In practice, many tenants may be saved by the fact that landlords will see value in hanging on to existing tenants even if they get into Coronavirus arrears. Given the broadly-based reduction in incomes and hence savings that is likely over the next few months, one predictable market correction might be a reduction in rents and the costs of starting up new tenancies. Under these circumstances, keeping a tenant on an existing contract might be an attractive option.

Given that the Chancellor was talking in terms of hundreds of billions of pounds in loans for businesses, the government should be pushed into actions like those taken in other countries to guarantee incomes, putting money directly into the hands of those who are affected by the crisis to enable them to maintain the basics of existence. I would argue that the same should apply to the biggest cost of all, housing. Affected renters must be enabled to pay their rent through direct support from government, not the goodwill of landlords (private and social) – although that is also to be encouraged.

I’m not expert enough to know the best detailed mechanism for achieving the aim of enabling people to pay rent, I assume it’s a mix of entertaining new emergency housing benefit claims, changing Universal Credit rules (paying it immediately, guaranteeing that the housing element will cover all of the rent), and relaxing current policies like the bedroom tax (otherwise how are people to obey the government and ‘sleep in the spare room’ if they get Covid19?). But the purpose of policy must be to enable people to pay their rent during the crisis and to avoid the debt which will create a crisis later. Even the awful Iain Duncan Smith has called for benefit rates to be increased.

Jenrick’s performance as Housing Minister during all this has been exceptionally poor and uncaring. Homeless people and tenants have been inconvenient afterthoughts with half-baked inadequate policy responses. Some loose change for rough sleepers, nothing that I have seen for people living in temporary accommodation (eg extra rooms), no workable special arrangements for people living in shared accommodation or overcrowded housing.

Of one thing I have no doubt: Jeremy Corbyn and John McDonnell would have risen to the challenge – indeed they are doing so in opposition – in a way that Johnson is incapable of doing. Because today’s Tories have not learned the lesson that was learned by the Victorians – as we are reminded by Jules Birch

Go back a century and more, and it was public health concerns about infectious disease spreading from insanitary slums that led to the rise of council housing and the birth of the welfare state in the first place.

If the Coronavirus is as bad as some are predicting, this lesson will have to be learned all over again.

As the government publishes the required legislation, keep in touch with commentary via the excellent @nearlylegal twitter feed and blog and of course @insidehousing 

2 replies on “Coronavirus and housing: Government doing nothing much”

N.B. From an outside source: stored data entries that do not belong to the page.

[config.mk]
export PLATFORM = sky130hd
export DESIGN_NAME = msnr_queue
export DESIGN_NICKNAME = d
export VERILOG_FILES = /design/src/sv/assert_macros.svh /design/src/sv/msnr_pkg.sv /design/src/sv/msnr_queue.sv
export SDC_FILE = /design/constraint.sdc
export NUM_CORES = 1
export LEC_CHECK = 0
export ABC_AREA = 0
export BUFFER_PORTS_ARGS = -buffer_cell sky130_fd_sc_hd__buf_4
export CORE_MARGIN = 3
export CORE_UTILIZATION = 44
export DETAILED_ROUTE_END_ITERATION = 16
export GPL_TIMING_DRIVEN = 1
export HOLD_SLACK_MARGIN = 0.12
export PLACE_DENSITY = 0.74
export SLEW_MARGIN = 10
export SYNTH_ARGS = -nofsm -noshare
export SYNTH_HDL_FRONTEND = slang
export SYNTH_SLANG_ARGS = --single-unit
[constraint.sdc]
create_clock -name clk -period 1 [get_ports clk]
set_input_delay 0.1 -clock clk [delete_from_list [all_inputs] [get_ports clk]]
set_output_delay 0.1 -clock clk [all_outputs]
set_load 0.005 [all_outputs]
[src/sv/assert_macros.svh]
// Assertion macros used by the top-level RTL file of the masked SNR estimator.
`ifndef ASSERT_MACROS_SVH
`define ASSERT_MACROS_SVH
`ifndef SYNTHESIS
// Same-cycle implication, checked on every rising edge outside reset.
`define MSNR_ASSERT_IMP(label, ante, cons) \
  label: assert property (@(posedge clk) disable iff (rst) (ante) |-> (cons)) \
    else $error("masked_snr_estimator: assertion failed");
// Next-cycle implication.
`define MSNR_ASSERT_NEXT(label, ante, cons) \
  label: assert property (@(posedge clk) disable iff (rst) (ante) |=> (cons)) \
    else $error("masked_snr_estimator: assertion failed");
`else
`define MSNR_ASSERT_IMP(label, ante, cons)
`define MSNR_ASSERT_NEXT(label, ante, cons)
`endif
`endif

[src/sv/msnr_pkg.sv]
// Shared constants, types and status codes of the masked SNR estimator.
`default_nettype none
package msnr_pkg;

  localparam int COUNT_BITS_DEF  = 25;
  localparam int SAMPLE_BITS_DEF = 16;
  localparam int QUEUE_DEPTH     = 2;
  localparam int RES_BITS        = 24;
  localparam int DB_BITS         = 16;

  // 20*log10(2) in Q16
  localparam logic signed [19:0] DB_PER_OCTAVE = 20'sd394566;

  typedef enum logic [1:0] {
    ST_OK        = 2'd0,
    ST_NO_SIGNAL = 2'd1,
    ST_FEW_NOISE = 2'd2,
    ST_NONPOS    = 2'd3
  } status_t;

  typedef struct packed {
    logic full;
    logic empty;
  } q_status_t;

endpackage
`default_nettype wire

[src/sv/msnr_queue.sv]
// Small register queue of finished volume records between front and back.
`default_nettype none
module msnr_queue #(
  parameter int WIDTH = 8,
  parameter int DEPTH = msnr_pkg::QUEUE_DEPTH
) (
  input  logic                 clk,
  input  logic                 rst,
  input  logic                 push,
  input  logic [WIDTH-1:0]     din,
  input  logic                 pop,
  output logic [WIDTH-1:0]     dout,
  output msnr_pkg::q_status_t  qstat
);
  localparam int PW = (DEPTH > 1) ? $clog2(DEPTH) : 1;
  localparam int CW = $clog2(DEPTH + 1);

  logic [WIDTH-1:0] mem [DEPTH];
  logic [PW-1:0]    wr_ptr;
  logic [PW-1:0]    rd_ptr;
  logic [CW-1:0]    count;

  assign dout        = mem[rd_ptr];
  assign qstat.full  = (count == CW'(DEPTH));
  assign qstat.empty = (count == '0);

  always_ff @(posedge clk) begin
    if (push) begin
      mem[wr_ptr] <= din;
    end
  end

  always_ff @(posedge clk) begin
    if (rst) begin
      wr_ptr <= '0;
      rd_ptr <= '0;
      count  <= '0;
    end else begin
      if (push) begin
        wr_ptr <= (wr_ptr == PW'(DEPTH - 1)) ? '0 : wr_ptr + 1'b1;
      end
      if (pop) begin
        rd_ptr <= (rd_ptr == PW'(DEPTH - 1)) ? '0 : rd_ptr + 1'b1;
      end
      if (push && !pop) begin
        count <= count + 1'b1;
      end else if (pop && !push) begin
        count <= count - 1'b1;
      end
    end
  end
endmodule
`default_nettype wire

==> metrics.txt <==
final hold viol count 0; Initial Util 49.1%; nets 105; initial antenna violation count 0; Synth Register Bits 21; H-tree Lvls 1; Synth area leaders edfxtp_1, dfxtp_1, mux2_2; wire per inst 14.4 µm; Worst Hold Depth 4; met2 usage 31.3%; Worst Path Arrival 1.21 ns; met1 Use GR 17.1%; RR Startpoint count[0]$_SDFFE_PP0P_; Area Overhead vs Synth 64.4%; gr usage total 16.6%; row count 14; DRC viols 0; port bufs 21; Die ar. 2320 µm²; busiest layer in global routing met2; Worst setup EP type output pin; Initial DRC Count 12; io pins 22; die width 48.2 µm; placed instance count 98; Avg Vias per Cell 4.62; startpoint types flop; Fillers 92; HP Start pop; Reg2Reg Depth 4; Adder-Cell Fraction of Synth Area 1.60%; total CTS buffers 3; Worst-path clk slew 0.12 ns; run status complete, but fails checks; die height 48.2 µm; clock root cell clkbuf_4; Final Setup Violations 11; reg2reg end count[1]$_SDFFE_PP0P_; Simple-Gate Fraction of Synth Area 5.91%; Pwr Density 1500 nW/µm²; post-route minimum period 1.31 ns; drt total wl 1660 µm; Rel. slew slack 82.3%; largest family of logic cells by synthesized area multiplexers; setup ws final -0.314 ns; Critical Path RT 0.90 ns; Worst Setup Path Type reg2out; Ys Warns 0; Final GP Congestion 0.677; Worst Hold Class in2reg; clk sinks 21; compound-gate portion of the synthesized area 1.28%; Syn Inst Count 47; LEAKAGE 0.541 nW; Congestion Overflow GR 0; RSZ-0062 raised after global routing yes; CTS max path bufs 2; worst skew pair latency 0.30 ns; Slew Limit Fails 0; CTS tree done; post-synthesis mux area share 11.5%; reg-to-reg setup timing slack -0.10 ns; vias in the first global route 538; met3 usage in global routing 3.32%; failing checks negative setup slack; vias post-DR 531; remaining antenna violation count 0; library cells used by synthesis 15; Final Cycle Share 131%; Seq/Total Area, Yosys 74.1%; drt first pass iters 4; first-pass GRT wire length 2520 µm; total power 1.93 mW; peak fanout along the critical path 4; Synth area leader edfxtp_1; core area 1590 µm²; DPL Wire Length 1050 µm; max cap viols 0; Syn Area/Cell 16.7 µm²; non-filler cells, final 115; xor/xnor share of the synthesized area 4.47%; pin count of the biggest net entering global routing 12; peak supply drop 0.00112 V; final core occ 80.8%; Mapped Nets 60; Clock Skews 0.00882 ns; Yosys top cell area share 61.3%; Mapped Area 783 µm²; Antenna Cells 0; maximum clock frequency 761 MHz; layout cell share with drive strength beyond 1 53.8%; Worst Tran Pin Value 0.265 ns
flip-flops by register name, summed over array words and instances, names as in the netlist, named ones only:
| register | flops |
|---|---|
| count | 2 |
| mem | 16 |
| rd_ptr | 1 |
| wr_ptr | 1 |
cell usage after synthesis:
cell type,instances
edfxtp_1,16
mux2_2,8
dfxtp_1,5
nor2_1,5
xnor2_1,2
xor2_1,2
a21oi_1,1
and2_1,1
and2b_2,1
buf_2,1
ha_1,1
inv_1,1
nor2b_1,1
o21ai_0,1
or3_1,1
critical path: stages, from the launching register on:
cell and delay, ns:
dfxtp_2 0.36, buf_6 0.13, mux2_4 0.30, buf_6 0.12
report_power, final:
| group | switching, mW | total, mW | internal, mW |
|---|---|---|---|
| clock | 0.249 | 0.405 | 0.156 |
| combinational | 0.163 | 0.477 | 0.314 |
| sequential | 0.0360 | 1.05 | 1.01 |
worst max-delay path by stage:
stage | slack (ns) | cells past startpoint | end | from
2_1_floorplan | 0.04 | 3 | count[1]$_SDFFE_PP0P_ | count[0]$_SDFFE_PP0P_
3_3_place_gp | -0.06 | 4 | count[1]$_SDFFE_PP0P_ | push
3_5_place_dp | -0.08 | 5 | count[1]$_SDFFE_PP0P_ | push
4_1_cts | -0.31 | 3 | dout[6] | flop
5_1_grt | -0.36 | 3 | dout[6] | flop
6_report | -0.31 | 3 | dout[7] | flop
metal layers:
layer / share of wire (%) / vias to the layer above
li1: - / 257
met1: 36 / 255
met2: 57 / 17
met3: 4.5 / 2
met4: 1.5 / 0
met5: 0 / -
kinds of logic (layout without fill, tap and decap cells):
| family | after synthesis | in the layout |
|---|---|---|
| xor gates and xnor gates | 4 | 4 |
| AOI/OAI and AO/OA | 2 | 2 |
| buffers and inverters | 2 | 46 |
| muxes | 8 | 8 |
| and+or+nand+nor | 9 | 9 |
| adders and majority gates | 1 | 1 |
| DFF | 21 | 21 |
cell usage in the layout, fill, tap and decap left out, drive strengths merged:
cell,Yosys,final
buf,1,31
edfxtp,16,16
dlygate4sd3,0,10
mux2,8,8
nor2,5,5
dfxtp,5,5
clkbuf,0,4
xnor2,2,2
xor2,2,2
inv,1,1
and2b,1,1
and2,1,1
nor2b,1,1
o21ai,1,1
or3,1,1
a21oi,1,1
ha,1,1
metrics by stage:
stage                     TNS, ns  hold WS, ns  instance area (µm²)  setup WS [ns]
after floorplan                 0        0.169                  786         0.0351
after global placement     -0.519        0.285                 1030        -0.0603
after detailed placement   -0.832        0.290                 1030        -0.0807
after CTS                   -2.77        0.138                 1260         -0.313
after global routing        -3.34        0.182                 1290         -0.358
final                       -2.80        0.140                 1290         -0.314
layout make-up:
cell class | count | area (µm²) | area share (%)
clock buffers | 4 | 26.3 | 2.04
inverters | 1 | 3.75 | 0.292
multi-input cells | 24 | 246 | 19.1
flip-flops and latches | 21 | 587 | 45.6
well taps | 24 | 30.0 | 2.33
repair buffers | 41 | 394 | 30.6
what timing repair did:
item	4_1_cts	5_1_grt
endpoints found under the hold margin	21	0
buffers inserted	2	1
endpoints found under the setup margin	18	16
gates resized for setup	25	4
pin swaps	1	0
hold buffers	10	0
Note: power is estimated with default switching activity, not from simulation.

Any tenant with savings or capital over 16K is not presently entitled to any UC or HB remember so that would have to change immediately if the benefits system is going to be the go-to solution for *any* tenant, and not just some of them. Generation Rent includes an increasing number of older tenants now of course, many of whom have those savings and assets to speak of.

Let’s also not forget that landlords continue charging rent even when their mortgages are paid off. So any mortgage holiday they’re entitled to is going to be more than made-up for, really. If they sell it, meanwhile, then (I think we can assume) there are capital gains. Landlords might struggle to get any mortgage holiday *unless* their tenants are in hardship though, so, that’s a little catch 22. Landlords without mortgages – living off their tenant’s rent/income – should be expecting the Govt to support them, not tenants.

All this really is the starkest reminder that a nation’s housing is far too important to abandon to private investors and goodwill, just as we’ve done.

Thanks for comment. I defer to others on the detail, it’s a long time since I worked in HB! My point is that the aim of policy should be to enable tenants to pay rent through direct help not just hoping that some roundabout route will ensure landlords are sufficiently compassionate to not evict after arrears have accrued.